I can also edit the original program to give a time of approximately 1000ms for fwrite
- simply remove the fclose
.
I also added this method:
measure("fstream write (new)", [buffer]()
{
std::ofstream* stream = new std::ofstream("test", std::ios::binary);
stream->write(buffer, BUFFER_SIZE);
// Intentionally no delete.
});
and then it takes about 1000 ms here too.
So, my conclusion is that, somehow, sometimes, closing the file makes it flush to disk. In other cases, it doesn't. I still don't understand why...
The stream is somehow broken on the MAC, old implementation or setup.
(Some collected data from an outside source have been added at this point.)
==> inputs of exp/umber <==
==> flow/design.v <==
module MUX(input [31:0] DMAport, output reg [24:0] out0, out1, out2, out3, out4, out5);
	always @ (*) begin
		out0 = 25'b0;
		out1 = 25'b0;
		out2 = 25'b0;
		out3 = 25'b0;
		out4 = 25'b0;
		out5 = 25'b0;
		case(DMAport[2:0])
			3'b000: out0 = DMAport[31:7];
			3'b001: out1 = DMAport[31:7];
			3'b010: out2 = DMAport[31:7];
			3'b011: out3 = DMAport[31:7];
			3'b100: out4 = DMAport[31:7];
			3'b101: out5 = DMAport[31:7];
			default:;
		endcase
	end
endmodule
module Register(input clk, input rst, input enable, input [23:0] datain, output reg [23:0] dataout);
	always @ (posedge clk or posedge rst) begin
		if (rst)
			dataout <= 24'b0;
		else if(enable)
			dataout <= datain;
	end
endmodule
module Wallace_BaughWooley (
    input  signed [7:0] a,
    input  signed [7:0] b,
    output signed [15:0] prod
);
    assign prod = a * b;
endmodule
module ConvEngine (
    input         clk,
    input         rst,
    input  [31:0] DMAport,        
    input         acc_enable,     
    input         acc_clear,      
    output [31:0] result          
);
    wire [24:0] mux_out0, mux_out1, mux_out2, mux_out3, mux_out4, mux_out5;
    MUX demux (
        .DMAport(DMAport),
        .out0(mux_out0),
        .out1(mux_out1),
        .out2(mux_out2),
        .out3(mux_out3),
        .out4(mux_out4),
        .out5(mux_out5)
    );
    wire [23:0] reg_data [5:0];
    Register reg0 (
        .clk(clk),
        .rst(rst),
        .enable(mux_out0[0]),
        .datain(mux_out0[24:1]),
        .dataout(reg_data[0])
    );
    Register reg1 (
        .clk(clk),
        .rst(rst),
        .enable(mux_out1[0]),
        .datain(mux_out1[24:1]),
        .dataout(reg_data[1])
    );
    Register reg2 (
        .clk(clk),
        .rst(rst),
        .enable(mux_out2[0]),
        .datain(mux_out2[24:1]),
        .dataout(reg_data[2])
    );
    Register reg3 (
        .clk(clk),
        .rst(rst),
        .enable(mux_out3[0]),
        .datain(mux_out3[24:1]),
        .dataout(reg_data[3])
    );
    Register reg4 (
        .clk(clk),
        .rst(rst),
        .enable(mux_out4[0]),
        .datain(mux_out4[24:1]),
        .dataout(reg_data[4])
    );
    Register reg5 (
        .clk(clk),
        .rst(rst),
        .enable(mux_out5[0]),
        .datain(mux_out5[24:1]),
        .dataout(reg_data[5])
    );
    wire signed [7:0] pixel [8:0];
    wire signed [7:0] kernel [8:0];
    assign pixel[0] = reg_data[0][23:16];
    assign pixel[1] = reg_data[0][15:8];
    assign pixel[2] = reg_data[0][7:0];
    assign pixel[3] = reg_data[1][23:16];
    assign pixel[4] = reg_data[1][15:8];
    assign pixel[5] = reg_data[1][7:0];
    assign pixel[6] = reg_data[2][23:16];
    assign pixel[7] = reg_data[2][15:8];
    assign pixel[8] = reg_data[2][7:0];
    assign kernel[0] = reg_data[3][23:16];
    assign kernel[1] = reg_data[3][15:8];
    assign kernel[2] = reg_data[3][7:0];
    assign kernel[3] = reg_data[4][23:16];
    assign kernel[4] = reg_data[4][15:8];
    assign kernel[5] = reg_data[4][7:0];
    assign kernel[6] = reg_data[5][23:16];
    assign kernel[7] = reg_data[5][15:8];
    assign kernel[8] = reg_data[5][7:0];
    wire signed [15:0] prod [8:0];
    Wallace_BaughWooley mult0 (.a(pixel[0]), .b(kernel[0]), .prod(prod[0]));
    Wallace_BaughWooley mult1 (.a(pixel[1]), .b(kernel[1]), .prod(prod[1]));
    Wallace_BaughWooley mult2 (.a(pixel[2]), .b(kernel[2]), .prod(prod[2]));
    Wallace_BaughWooley mult3 (.a(pixel[3]), .b(kernel[3]), .prod(prod[3]));
    Wallace_BaughWooley mult4 (.a(pixel[4]), .b(kernel[4]), .prod(prod[4]));
    Wallace_BaughWooley mult5 (.a(pixel[5]), .b(kernel[5]), .prod(prod[5]));
    Wallace_BaughWooley mult6 (.a(pixel[6]), .b(kernel[6]), .prod(prod[6]));
    Wallace_BaughWooley mult7 (.a(pixel[7]), .b(kernel[7]), .prod(prod[7]));
    Wallace_BaughWooley mult8 (.a(pixel[8]), .b(kernel[8]), .prod(prod[8]));
    wire signed [31:0] prod_ext [8:0];
    assign prod_ext[0] = {{16{prod[0][15]}}, prod[0]};
    assign prod_ext[1] = {{16{prod[1][15]}}, prod[1]};
    assign prod_ext[2] = {{16{prod[2][15]}}, prod[2]};
    assign prod_ext[3] = {{16{prod[3][15]}}, prod[3]};
    assign prod_ext[4] = {{16{prod[4][15]}}, prod[4]};
    assign prod_ext[5] = {{16{prod[5][15]}}, prod[5]};
    assign prod_ext[6] = {{16{prod[6][15]}}, prod[6]};
    assign prod_ext[7] = {{16{prod[7][15]}}, prod[7]};
    assign prod_ext[8] = {{16{prod[8][15]}}, prod[8]};
    wire signed [31:0] sum_products;
    assign sum_products = prod_ext[0] + prod_ext[1] + prod_ext[2] +
                          prod_ext[3] + prod_ext[4] + prod_ext[5] +
                          prod_ext[6] + prod_ext[7] + prod_ext[8];
    reg signed [31:0] accumulator;
    always @(posedge clk or posedge rst) begin
        if (rst) begin
            accumulator <= 32'b0;
        end else if (acc_clear) begin
            accumulator <= 32'b0;
        end else if (acc_enable) begin
            accumulator <= accumulator + sum_products;
        end
    end
    assign result = accumulator;
endmodule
An old setup could cause the FILE to be written in the exe directory and the stream in the user directory, this shouldn't make any difference unless you got 2 disks or other different setting.
On my lousy Vista I get
Normal buffer+Uncached:
C++ 201103
FILE* write 4756 ms
FILE* read 5007 ms
fstream write 5526 ms
fstream read 5728 ms
Normal buffer+Cached:
C++ 201103
FILE* write 4747 ms
FILE* read 454 ms
fstream write 5490 ms
fstream read 396 ms
Large Buffer+cached:
C++ 201103
5th run:
FILE* write 4760 ms
FILE* read 446 ms
fstream write 5278 ms
fstream read 369 ms
This shows that the FILE write is faster than the fstream, but slower in read than fstream ... but all numbers are within ~10% of each other.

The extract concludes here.